Il 2 marzo 2016, Berta Isabel Cáceres Flores non è morta: si è moltiplicata. Dicono così nelle tante comunità e quartieri dell’Honduras che ne hanno conosciuto l’impegno concreto e militante contro quello che chiamava «il potere capitalista, razzista e patriarcale». Parlano del suo omicidio come della «sembra de Berta», la semina di Berta, perché, come si era augurato il fratello «Altre mille Berta Cáceres si solleveranno!».
Nata il 4 marzo 1971, ereditò l’impegno sociale della madre e nel 1993, da studentessa, cofondò il Consiglio delle organizzazioni popolari ed indigene dell’Honduras (Copinh), che oggi unisce 200 comunità indigene e 50 organizzazioni comunitarie.
Nel 2006 venne incaricata dalla comunità indigena Lenca del Rio Blanco di investigare sull’arrivo inatteso di imprese costruttrici nella loro area, scoprendo un progetto di costruzione di dighe idroelettriche sul fiume Gualcarque portato avanti da una joint venture sino-franco-honduregna.
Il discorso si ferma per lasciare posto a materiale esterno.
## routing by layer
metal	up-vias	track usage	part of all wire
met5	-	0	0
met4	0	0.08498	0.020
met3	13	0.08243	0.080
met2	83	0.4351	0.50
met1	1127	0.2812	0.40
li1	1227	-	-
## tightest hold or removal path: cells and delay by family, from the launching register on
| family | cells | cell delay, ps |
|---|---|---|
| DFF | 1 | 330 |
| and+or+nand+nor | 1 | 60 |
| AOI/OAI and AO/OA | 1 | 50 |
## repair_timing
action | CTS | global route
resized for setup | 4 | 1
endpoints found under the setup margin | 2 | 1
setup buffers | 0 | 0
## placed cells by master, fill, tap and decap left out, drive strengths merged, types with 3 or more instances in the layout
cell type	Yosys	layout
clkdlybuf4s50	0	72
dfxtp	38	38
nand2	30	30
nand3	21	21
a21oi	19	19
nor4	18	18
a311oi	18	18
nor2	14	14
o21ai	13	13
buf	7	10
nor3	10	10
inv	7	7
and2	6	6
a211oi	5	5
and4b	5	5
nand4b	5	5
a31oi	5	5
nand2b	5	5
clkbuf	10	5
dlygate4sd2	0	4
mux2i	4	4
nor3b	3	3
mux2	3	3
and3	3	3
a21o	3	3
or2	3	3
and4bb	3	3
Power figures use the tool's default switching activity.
[src/rtl/wb_arbiter.sv]
// Write-back arbiter owning the register-file write port: pipeline results first, buffered
// long-latency results otherwise. Optional forwarding compare is built when WB_BYPASS_EN is defined.
module wb_arbiter
    import wb_arbiter_pkg::*;
#(
    parameter int FIFO_DEPTH = 4,
    parameter int DATA_W = WB_DATA_W,
    parameter int ADDR_W = WB_ADDR_W,
    localparam int CNT_W = $clog2(FIFO_DEPTH + 1)
) (
    input  logic              clk,
    input  logic              rst,
    input  logic              pipe_wb_valid,
    input  logic [ADDR_W-1:0] pipe_wb_addr,
    input  logic [DATA_W-1:0] pipe_wb_data,
    input  logic              pipe_wb_is_load,
    input  logic [1:0]        pipe_wb_size,
    input  logic              pipe_wb_signed,
    input  logic [1:0]        pipe_wb_byte_off,
    input  logic              lu_valid,
    output logic              lu_ready,
    input  logic [ADDR_W-1:0] lu_addr,
    input  logic [DATA_W-1:0] lu_data,
    output logic              write_reg,
    output logic [ADDR_W-1:0] dstreg_addr,
    output logic [DATA_W-1:0] dstreg_data,
    output logic [CNT_W-1:0]  fifo_count,
    output logic              err_addr
`ifdef WB_BYPASS_EN
    ,
    input  logic [ADDR_W-1:0] rd1_addr,
    input  logic [ADDR_W-1:0] rd2_addr,
    output logic              fwd1_hit,
    output logic              fwd2_hit,
    output logic [DATA_W-1:0] fwd1_data,
    output logic [DATA_W-1:0] fwd2_data
`endif
);

    localparam int PTR_W = $clog2(FIFO_DEPTH);

    logic              r_write_reg;
    logic [ADDR_W-1:0] r_dstreg_addr;
    logic [DATA_W-1:0] r_dstreg_data;
    logic              r_err_addr;

    logic              w_pipe_write;
    logic              w_pipe_illegal;
    logic              w_lu_fire;
    logic              w_lu_push;
    logic              w_lu_illegal;
    logic              w_pop;
    logic [DATA_W-1:0] w_aligned;
    logic [DATA_W-1:0] w_shifted;
    logic [15:0]       w_half;
    logic [CNT_W-1:0]  w_count;
    logic [PTR_W-1:0]  w_rd_ptr;
    wb_entry_t         w_entries [FIFO_DEPTH];
    wb_entry_t         w_head;
    wb_entry_t         w_push_entry;

    assign w_pipe_write   = pipe_wb_valid && addr_is_writable(pipe_wb_addr);
    assign w_pipe_illegal = pipe_wb_valid && addr_is_illegal(pipe_wb_addr);

    // A transfer to an unwritable register still completes the handshake; it just never enters the FIFO.
    assign lu_ready     = (w_count < CNT_W'(FIFO_DEPTH)) && !rst;
    assign w_lu_fire    = lu_valid && lu_ready;
    assign w_lu_push    = w_lu_fire && addr_is_writable(lu_addr);
    assign w_lu_illegal = w_lu_fire && addr_is_illegal(lu_addr);
    assign w_push_entry = '{addr: lu_addr, data: lu_data};

    assign w_pop  = !w_pipe_write && (w_count != '0);
    assign w_head = w_entries[w_rd_ptr];

    wb_fifo #(
        .DEPTH(FIFO_DEPTH)
    ) u_fifo (
        .clk         (clk),
        .rst         (rst),
        .i_push      (w_lu_push),
        .i_push_entry(w_push_entry),
        .i_pop       (w_pop),
        .o_count     (w_count),
        .o_rd_ptr    (w_rd_ptr),
        .o_entries   (w_entries)
    );

    assign w_shifted = pipe_wb_data >> {pipe_wb_byte_off, 3'b000};
    assign w_half    = pipe_wb_byte_off[1] ? pipe_wb_data[31:16] : pipe_wb_data[15:0];

    always_comb begin
        w_aligned = pipe_wb_data;
        if (pipe_wb_is_load) begin
            case (pipe_wb_size)
                SZ_BYTE: w_aligned = {{(DATA_W-8){pipe_wb_signed & w_shifted[7]}}, w_shifted[7:0]};
                SZ_HALF: w_aligned = {{(DATA_W-16){pipe_wb_signed & w_half[15]}}, w_half};
                default: w_aligned = pipe_wb_data;
            endcase
        end
    end

    // Address and data hold their last value when no write is issued; only the enable drops.
    always_ff @(posedge clk or posedge rst) begin
        if (rst) begin
            r_write_reg   <= 1'b0;
            r_dstreg_addr <= '0;
            r_dstreg_data <= '0;
        end else if (w_pipe_write) begin
            r_write_reg   <= 1'b1;
            r_dstreg_addr <= pipe_wb_addr;
            r_dstreg_data <= w_aligned;
        end else if (w_pop) begin
            r_write_reg   <= 1'b1;
            r_dstreg_addr <= w_head.addr;
            r_dstreg_data <= w_head.data;
        end else begin
            r_write_reg   <= 1'b0;
        end
    end

    always_ff @(posedge clk or posedge rst) begin
        if (rst) begin
            r_err_addr <= 1'b0;
        end else if (w_pipe_illegal || w_lu_illegal) begin
            r_err_addr <= 1'b1;
        end
    end

    assign write_reg   = r_write_reg;
    assign dstreg_addr = r_dstreg_addr;
    assign dstreg_data = r_dstreg_data;
    assign fifo_count  = w_count;
    assign err_addr    = r_err_addr;

`ifdef WB_BYPASS_EN
    logic [ADDR_W-1:0] w_rd_addr  [2];
    logic              w_fwd_hit  [2];
    logic [DATA_W-1:0] w_fwd_data [2];

    assign w_rd_addr[0] = rd1_addr;
    assign w_rd_addr[1] = rd2_addr;

    // Scan oldest to youngest so the youngest FIFO match overrides, and any FIFO match beats the output register.
    always_comb begin
        for (int p = 0; p < 2; p++) begin
            w_fwd_hit[p]  = 1'b0;
            w_fwd_data[p] = '0;
            if (w_rd_addr[p] != '0) begin
                if (r_write_reg && (r_dstreg_addr == w_rd_addr[p])) begin
                    w_fwd_hit[p]  = 1'b1;
                    w_fwd_data[p] = r_dstreg_data;
                end
                for (int i = 0; i < FIFO_DEPTH; i++) begin
                    if ((CNT_W'(i) < w_count) &&
                        (w_entries[w_rd_ptr + PTR_W'(i)].addr == w_rd_addr[p])) begin
                        w_fwd_hit[p]  = 1'b1;
                        w_fwd_data[p] = w_entries[w_rd_ptr + PTR_W'(i)].data;
                    end
                end
            end
        end
    end

    assign fwd1_hit  = w_fwd_hit[0];
    assign fwd2_hit  = w_fwd_hit[1];
    assign fwd1_data = w_fwd_data[0];
    assign fwd2_data = w_fwd_data[1];
`endif

endmodule
[src/rtl/alu_core.sv]
// alu_core
// Purely combinational result and flag generator.
//   op    : decoded operation (alu_op_e)
//   a, b  : operands, 8-bit unsigned
//   y     : result (zero for ops that do not write Y)
//   flags : zero/neg from y; carry and ovf per operation
module alu_core
    import alu_pkg::*;
(
    input  alu_op_e             op,
    input  logic [DATA_W-1:0]   a,
    input  logic [DATA_W-1:0]   b,
    output logic [DATA_W-1:0]   y,
    output alu_flags_t          flags
);

    localparam int MSB = DATA_W - 1;

    logic [DATA_W:0] wide;
    logic            carry;
    logic            ovf;

    // Result, carry and overflow selection. Arithmetic uses a one-bit wider
    // sum so the top bit is carry-out for ADD and borrow for SUB.
    always_comb begin
        wide  = '0;
        y     = '0;
        carry = 1'b0;
        ovf   = 1'b0;
        case (op)
            OP_ADD: begin
                wide  = {1'b0, a} + {1'b0, b};
                y     = wide[MSB:0];
                carry = wide[DATA_W];
                ovf   = (a[MSB] == b[MSB]) && (y[MSB] != a[MSB]);
            end
            OP_SUB: begin
                wide  = {1'b0, a} - {1'b0, b};
                y     = wide[MSB:0];
                carry = wide[DATA_W];
                ovf   = (a[MSB] != b[MSB]) && (y[MSB] != a[MSB]);
            end
            OP_SHL: begin
                y     = {a[MSB-1:0], 1'b0};
                carry = a[MSB];
            end
            OP_SHR: begin
                y     = {1'b0, a[MSB:1]};
                carry = a[0];
            end
            OP_CMP: begin
                if (a > b) begin
                    y = {{(DATA_W-1){1'b0}}, 1'b1};
                end else if (a == b) begin
                    y = '0;
                end else begin
                    y = '1;
                end
            end
            OP_AND:  y = a & b;
            OP_OR:   y = a | b;
            OP_XOR:  y = a ^ b;
            OP_NAND: y = ~(a & b);
            OP_NOR:  y = ~(a | b);
            OP_XNOR: y = ~(a ^ b);
            OP_NOT:  y = ~a;
            OP_NEG: begin
                y     = '0 - a;
                carry = |a;
                // Only the most negative value negates to itself.
                ovf   = a[MSB] & y[MSB];
            end
            default: begin
                y = '0;
            end
        endcase
    end

    // Flags derived from the chosen result.
    always_comb begin
        flags.zero  = (y == '0);
        flags.neg   = y[MSB];
        flags.carry = carry;
        flags.ovf   = ovf;
    end

endmodule
### src/rtl/brq_load_align.sv
// Combinational load-data extractor/extender with alignment and funct3 checks.
module brq_load_align
  import brq_wb_pkg::*;
#(
  parameter int unsigned DataWidth = 32
) (
  input  logic [DataWidth-1:0] rdata_i,
  input  logic [1:0]           offset_i,
  input  logic [2:0]           funct3_i,
  output logic [DataWidth-1:0] data_o,
  output logic                 misaligned_o,
  output logic                 illegal_o
);

  logic [7:0]  byte_sel;
  logic [15:0] half_sel;

  // Byte lane picked by the full offset, halfword lane by its upper bit
  assign byte_sel = 8'(rdata_i >> {offset_i, 3'b000});
  assign half_sel = 16'(rdata_i >> {offset_i[1], 4'b0000});

  // Size/sign decode and extension
  always_comb begin
    data_o       = '0;
    misaligned_o = 1'b0;
    illegal_o    = 1'b0;
    case (funct3_i)
      F3_LB:  data_o = {{(DataWidth-8){byte_sel[7]}}, byte_sel};
      F3_LBU: data_o = DataWidth'(byte_sel);
      F3_LH: begin
        data_o       = {{(DataWidth-16){half_sel[15]}}, half_sel};
        misaligned_o = offset_i[0];
      end
      F3_LHU: begin
        data_o       = DataWidth'(half_sel);
        misaligned_o = offset_i[0];
      end
      F3_LW: begin
        data_o       = rdata_i;
        misaligned_o = (offset_i != 2'b00);
      end
      default: illegal_o = 1'b1;
    endcase
  end

endmodule
--- src/rtl/ripple_ide_pkg.sv ---
// Shared types and constants for the IDE PIO strobe sequencer.
// Timing register layout: [1:0] extra strobe cycles, [3:2] recovery cycles.
package ripple_ide_pkg;

  localparam int TMR_W   = 3;
  localparam int STB_LSB = 0;
  localparam int REC_LSB = 2;

  localparam logic [3:0] DEFAULT_CFG = 4'b1111;

  typedef enum logic [2:0] {
    IDLE,
    SETUP,
    STROBE,
    HOLD,
    RECOVER
  } state_e;

endpackage

--- src/rtl/ide_cycle_timer.sv ---
// Loadable down-counter that holds at zero; done flags the last cycle of a phase.
// Load wins over counting; a loaded value N gives N+1 cycles until done clears the phase.
module ide_cycle_timer
  import ripple_ide_pkg::*;
(
  input  logic             clk_i,
  input  logic             rst_ni,
  input  logic             load_i,
  input  logic [TMR_W-1:0] load_val_i,
  output logic [TMR_W-1:0] value_o,
  output logic             done_o
);

  logic [TMR_W-1:0] cnt_q;

  always_ff @(posedge clk_i or negedge rst_ni) begin
    if (!rst_ni) begin
      cnt_q <= '0;
    end else if (load_i) begin
      cnt_q <= load_val_i;
    end else if (cnt_q != '0) begin
      cnt_q <= cnt_q - 1'b1;
    end
  end

  assign value_o = cnt_q;
  assign done_o  = (cnt_q == '0);

endmodule

--- src/rtl/ide_pio_sequencer.sv ---
// Turns one decoded 68000 IDE access into timed ATA PIO CS/IOR/IOW strobes plus a DTACK request.
// Outputs registered, one edge after the deciding sample; bus side waits on DTACK, no other backpressure.
module ide_pio_sequencer #(
  parameter int unsigned SETUP_CYCLES = 1,
  parameter logic [3:0]  DEFAULT_CFG  = ripple_ide_pkg::DEFAULT_CFG,
  parameter int unsigned MIN_STROBE   = 2
) (
  input  logic       CLK,
  input  logic       RESET_n,
  input  logic       AS_n,
  input  logic       RW,
  input  logic       UDS_n,
  input  logic       LDS_n,
  input  logic       ide_access,
  input  logic       ide_enable,
  input  logic       cs_sel,
  input  logic       cfg_we,
  input  logic [3:0] cfg_din,
  output logic       IDECS1_n,
  output logic       IDECS2_n,
  output logic       IOR_n,
  output logic       IOW_n,
  output logic       DTACK,
  output logic       rd_latch,
  output logic       busy
);
  import ripple_ide_pkg::*;

  // Timer loads are phase length minus one, since the timer is done on its zero cycle.
  localparam logic [TMR_W-1:0] SETUP_LD = TMR_W'(SETUP_CYCLES - 1);
  localparam logic [TMR_W-1:0] STB_BASE = TMR_W'(MIN_STROBE - 1);

  state_e           state_q, state_d;
  logic             rw_q, rw_d, sel_q, sel_d, aborted_q, aborted_d;
  logic [3:0]       cfg_q;
  logic             cs1_n_q, cs1_n_d, cs2_n_q, cs2_n_d;
  logic             ior_n_q, ior_n_d, iow_n_q, iow_n_d;
  logic             dtack_q, dtack_d, rd_latch_q, rd_latch_d, busy_q, busy_d;
  logic             tmr_load, tmr_done;
  logic [TMR_W-1:0] tmr_val, tmr_cnt, stb_ld, rec_ld;
  logic             start, cs_on, stb_on;

  assign start  = ide_enable && ide_access && !AS_n && (!UDS_n || !LDS_n);
  assign stb_ld = STB_BASE + TMR_W'(cfg_q[STB_LSB +: 2]);
  assign rec_ld = TMR_W'(cfg_q[REC_LSB +: 2]);

  ide_cycle_timer u_timer (
    .clk_i      (CLK),
    .rst_ni     (RESET_n),
    .load_i     (tmr_load),
    .load_val_i (tmr_val),
    .value_o    (tmr_cnt),
    .done_o     (tmr_done)
  );

  always_comb begin
    state_d   = state_q;
    rw_d      = rw_q;
    sel_d     = sel_q;
    aborted_d = aborted_q;
    tmr_load  = 1'b0;
    tmr_val   = '0;
    unique case (state_q)
      IDLE: if (start) begin
        state_d   = SETUP;
        rw_d      = RW;
        sel_d     = cs_sel;
        aborted_d = 1'b0;
        tmr_load  = 1'b1;
        tmr_val   = SETUP_LD;
      end
      SETUP: if (AS_n) begin
        state_d   = RECOVER;
        aborted_d = 1'b1;
        tmr_load  = 1'b1;
        tmr_val   = rec_ld;
      end else if (tmr_done) begin
        state_d  = STROBE;
        tmr_load = 1'b1;
        tmr_val  = stb_ld;
      end
      // An abort skips the rest of the strobe but still passes through HOLD for CS hold time.
      STROBE: if (AS_n) begin
        state_d   = HOLD;
        aborted_d = 1'b1;
      end else if (tmr_done) begin
        state_d = HOLD;
      end
      HOLD: if (AS_n) begin
        state_d  = RECOVER;
        tmr_load = 1'b1;
        tmr_val  = rec_ld;
      end
      RECOVER: if (tmr_done) state_d = IDLE;
      default: state_d = IDLE;
    endcase

    cs_on      = (state_d == SETUP) || (state_d == STROBE) || (state_d == HOLD);
    stb_on     = (state_d == STROBE);
    cs1_n_d    = !(cs_on && !sel_d);
    cs2_n_d    = !(cs_on && sel_d);
    ior_n_d    = !(stb_on && rw_d);
    iow_n_d    = !(stb_on && !rw_d);
    dtack_d    = (state_d == HOLD) && !aborted_d;
    rd_latch_d = rw_q && (state_q == STROBE) && (state_d == STROBE) && (tmr_cnt == TMR_W'(1));
    busy_d     = (state_d != IDLE);
  end

  always_ff @(posedge CLK or negedge RESET_n) begin
    if (!RESET_n) begin
      state_q    <= IDLE;
      rw_q       <= 1'b1;
      sel_q      <= 1'b0;
      aborted_q  <= 1'b0;
      cfg_q      <= DEFAULT_CFG;
      cs1_n_q    <= 1'b1;
      cs2_n_q    <= 1'b1;
      ior_n_q    <= 1'b1;
      iow_n_q    <= 1'b1;
      dtack_q    <= 1'b0;
      rd_latch_q <= 1'b0;
      busy_q     <= 1'b0;
    end else begin
      state_q    <= state_d;
      rw_q       <= rw_d;
      sel_q      <= sel_d;
      aborted_q  <= aborted_d;
      if (cfg_we) cfg_q <= cfg_din;
      cs1_n_q    <= cs1_n_d;
      cs2_n_q    <= cs2_n_d;
      ior_n_q    <= ior_n_d;
      iow_n_q    <= iow_n_d;
      dtack_q    <= dtack_d;
      rd_latch_q <= rd_latch_d;
      busy_q     <= busy_d;
    end
  end

  assign IDECS1_n = cs1_n_q;
  assign IDECS2_n = cs2_n_q;
  assign IOR_n    = ior_n_q;
  assign IOW_n    = iow_n_q;
  assign DTACK    = dtack_q;
  assign rd_latch = rd_latch_q;
  assign busy     = busy_q;

endmodule
`src/rtl/pipe_pkg.sv`:
```
// pipe_pkg: constants shared by every backend pipeline stage.
//   - reset-active level and true/false constants
//   - default payload widths of the ID, EXE and WB stage buses
//   - field offsets inside those buses, so producers and consumers slice
//     them identically
package pipe_pkg;

  localparam logic RESET_ACTIVE = 1'b1;
  localparam logic TRUE         = 1'b1;
  localparam logic FALSE        = 1'b0;

  // Default payload widths per stage bus
  localparam int ID_BUS_W  = 134;
  localparam int EXE_BUS_W = 166;
  localparam int WB_BUS_W  = 166;

  // ID bus: {ctrl[37:0], imm[31:0], inst[31:0], pc[31:0]}
  localparam int ID_PC_LSB    = 0;
  localparam int ID_INST_LSB  = 32;
  localparam int ID_IMM_LSB   = 64;
  localparam int ID_CTRL_LSB  = 96;

  // EXE bus: {ctrl[37:0], rs2[31:0], alu[63:0], pc[31:0]}
  localparam int EXE_PC_LSB   = 0;
  localparam int EXE_ALU_LSB  = 32;
  localparam int EXE_RS2_LSB  = 96;
  localparam int EXE_CTRL_LSB = 128;

  // WB bus: {ctrl[37:0], rd[4:0], wdata[63:0], inst[26:0], pc[31:0]}
  localparam int WB_PC_LSB    = 0;
  localparam int WB_INST_LSB  = 32;
  localparam int WB_WDATA_LSB = 59;
  localparam int WB_RD_LSB    = 123;
  localparam int WB_CTRL_LSB  = 128;

endpackage

```
`src/rtl/pipe_stage_if.sv`:
```
// pipe_stage_if: one valid/ready channel carrying a DATA_W-bit payload.
//   valid  : producer holds a payload on data
//   ready  : consumer can take it this cycle
//   data   : payload
// Handshake: a transfer happens on every rising edge where valid & ready are
// both 1. Once valid is raised, the producer keeps valid and data stable until
// that transfer (except on flush/reset, which discard the item). Ready may
// change freely and must not depend on valid in a way that creates a loop.
// Modports: master = producer side, slave = consumer side.
interface pipe_stage_if #(
  parameter int DATA_W = 166
) ();

  logic              valid;
  logic              ready;
  logic [DATA_W-1:0] data;

  modport master (output valid, output data, input ready);
  modport slave  (input valid, input data, output ready);

endinterface

```
`src/rtl/pipe_stall_counter.sv`:
```
// pipe_stall_counter: wrapping CNT_W-bit event counter.
//   clk    : clock
//   clr_i  : synchronous clear (wins over en_i)
//   en_i   : count one event this cycle
//   cnt_o  : current count, wraps modulo 2^CNT_W, no saturation
module pipe_stall_counter #(
  parameter int CNT_W = 32
) (
  input  logic             clk,
  input  logic             clr_i,
  input  logic             en_i,
  output logic [CNT_W-1:0] cnt_o
);

  logic [CNT_W-1:0] cnt_q, cnt_d;

  always_comb begin
    cnt_d = cnt_q;
    if (clr_i)     cnt_d = '0;
    else if (en_i) cnt_d = cnt_q + CNT_W'(1);
  end

  always_ff @(posedge clk) begin
    cnt_q <= cnt_d;
  end

  assign cnt_o = cnt_q;

endmodule

```
`src/rtl/pipe_stage.sv`:
```
// pipe_stage: valid/ready pipeline register between two backend stages.
//   clk        : clock
//   reset      : synchronous active-high reset
//   flush      : drop all held entries and any same-cycle input
//   in_if      : upstream channel (slave side)
//   out_if     : downstream channel (master side), head entry
//   occupancy  : number of valid entries (0..1 or 0..2)
//   stall_cnt  : cycles with out valid, not ready, no flush (wrapping)
// SKID=0: one entry, in_ready depends combinationally on out_ready.
// SKID=1: two entries (main + skid), in_ready is registered, so no
//         combinational path from out_ready back to in_ready.
module pipe_stage
  import pipe_pkg::*;
#(
  parameter int DATA_W = 166,
  parameter int SKID   = 0,
  parameter int CNT_W  = 32
) (
  input  logic             clk,
  input  logic             reset,
  input  logic             flush,
  pipe_stage_if.slave      in_if,
  pipe_stage_if.master     out_if,
  output logic [1:0]       occupancy,
  output logic [CNT_W-1:0] stall_cnt
);

  logic              main_v_q, main_v_d;
  logic [DATA_W-1:0] main_q, main_d;
  logic              skid_v_q;
  logic              in_ready;
  logic              in_fire, out_fire;

  assign in_fire      = in_if.valid & in_ready;
  assign out_fire     = main_v_q & out_if.ready;
  assign in_if.ready  = in_ready;
  assign out_if.valid = main_v_q;
  assign out_if.data  = main_q;
  assign occupancy    = {1'b0, main_v_q} + {1'b0, skid_v_q};

  always_ff @(posedge clk) begin
    if (reset == RESET_ACTIVE) begin
      main_v_q <= FALSE;
      main_q   <= '0;
    end else begin
      main_v_q <= main_v_d;
      main_q   <= main_d;
    end
  end

  if (SKID == 0) begin : g_single
    assign skid_v_q = FALSE;
    // Can take a new item when empty or when the held one leaves this cycle.
    assign in_ready = ~reset & (~main_v_q | out_if.ready);

    always_comb begin
      main_v_d = main_v_q;
      main_d   = main_q;
      if (flush) begin
        main_v_d = FALSE;
      end else if (in_fire) begin
        main_v_d = TRUE;
        main_d   = in_if.data;
      end else if (out_fire) begin
        main_v_d = FALSE;
      end
    end
  end else begin : g_skid
    logic              skid_v_r, skid_v_d;
    logic [DATA_W-1:0] skid_q, skid_d;
    logic              in_ready_q;

    assign skid_v_q = skid_v_r;
    // Registered ready; reset masks it so nothing is accepted during reset.
    assign in_ready = ~reset & in_ready_q;

    always_comb begin
      main_v_d = main_v_q;
      main_d   = main_q;
      skid_v_d = skid_v_r;
      skid_d   = skid_q;
      if (flush) begin
        main_v_d = FALSE;
        skid_v_d = FALSE;
      end else begin
        case ({in_fire, out_fire})
          2'b11: begin
            // Head leaves and a new item arrives: head refills, occupancy same.
            if (skid_v_r) begin
              main_d = skid_q;
              skid_d = in_if.data;
            end else begin
              main_d = in_if.data;
            end
          end
          2'b10: begin
            if (!main_v_q) begin
              main_v_d = TRUE;
              main_d   = in_if.data;
            end else begin
              skid_v_d = TRUE;
              skid_d   = in_if.data;
            end
          end
          2'b01: begin
            if (skid_v_r) begin
              main_d   = skid_q;
              skid_v_d = FALSE;
            end else begin
              main_v_d = FALSE;
            end
          end
          default: ;
        endcase
      end
    end

    always_ff @(posedge clk) begin
      if (reset == RESET_ACTIVE) begin
        skid_v_r   <= FALSE;
        skid_q     <= '0;
        in_ready_q <= TRUE;
      end else begin
        skid_v_r   <= skid_v_d;
        skid_q     <= skid_d;
        in_ready_q <= ~skid_v_d;
      end
    end
  end

  pipe_stall_counter #(.CNT_W(CNT_W)) u_stall_cnt (
    .clk   (clk),
    .clr_i (reset == RESET_ACTIVE),
    .en_i  (main_v_q & ~out_if.ready & ~flush),
    .cnt_o (stall_cnt)
  );

endmodule

```
`src/flat_wrapper.sv`:
```
// flat-port wrapper written by rule: the top's interface ports become plain ports
module pipe_stage_flat import pipe_pkg::*;
#(
  parameter int DATA_W = 166,
  parameter int SKID   = 0,
  parameter int CNT_W  = 32
)
  (clk, reset, flush, occupancy, stall_cnt, in_if_valid, in_if_data, in_if_ready, out_if_valid, out_if_data, out_if_ready);
  pipe_stage_if #(.DATA_W(DATA_W)) in_if_i ();
  pipe_stage_if #(.DATA_W(DATA_W)) out_if_i ();
  input  logic clk;
  input  logic reset;
  input  logic flush;
  output logic [1:0] occupancy;
  output logic [CNT_W-1:0] stall_cnt;
  input wire logic [$bits(in_if_i.valid)-1:0] in_if_valid;
  input wire logic [$bits(in_if_i.data)-1:0] in_if_data;
  output wire logic [$bits(in_if_i.ready)-1:0] in_if_ready;
  output wire logic [$bits(out_if_i.valid)-1:0] out_if_valid;
  output wire logic [$bits(out_if_i.data)-1:0] out_if_data;
  input wire logic [$bits(out_if_i.ready)-1:0] out_if_ready;
  assign in_if_i.valid = in_if_valid;
  assign in_if_i.data = in_if_data;
  assign in_if_ready = in_if_i.ready;
  assign out_if_valid = out_if_i.valid;
  assign out_if_data = out_if_i.data;
  assign out_if_i.ready = out_if_ready;
  pipe_stage #(.DATA_W(DATA_W), .SKID(SKID), .CNT_W(CNT_W)) u_core (.clk(clk), .reset(reset), .flush(flush), .in_if(in_if_i), .out_if(out_if_i), .occupancy(occupancy), .stall_cnt(stall_cnt));
endmodule
```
Le popolazioni locali non erano state consultate e, per proteggere l’accesso dei Lenca all’acqua e alle risorse della comunità, Berta Cáceres organizzò una lotta pacifica e una mobilitazione internazionale che impedì l’accesso al sito della diga fino al 2013, anno in cui i partner internazionali si ritirarono dal progetto.
Nel 2015, proprio per il suo impegno nel caso del Gualcarque, Cáceres ricevette il Goldman Environmental Prize, informalmente noto anche come Nobel per l’Ambiente.
Nonostante l’attenzione internazionale e la disposizione di misure di protezione preventive dovute alle minacce che continuava a ricevere, nel 2016 un gruppo armato fece irruzione in casa di Berta Cáceres e la uccise, come era già successo ad altrǝ 12 attivistǝ ambientalistǝ nei 7 anni precedenti.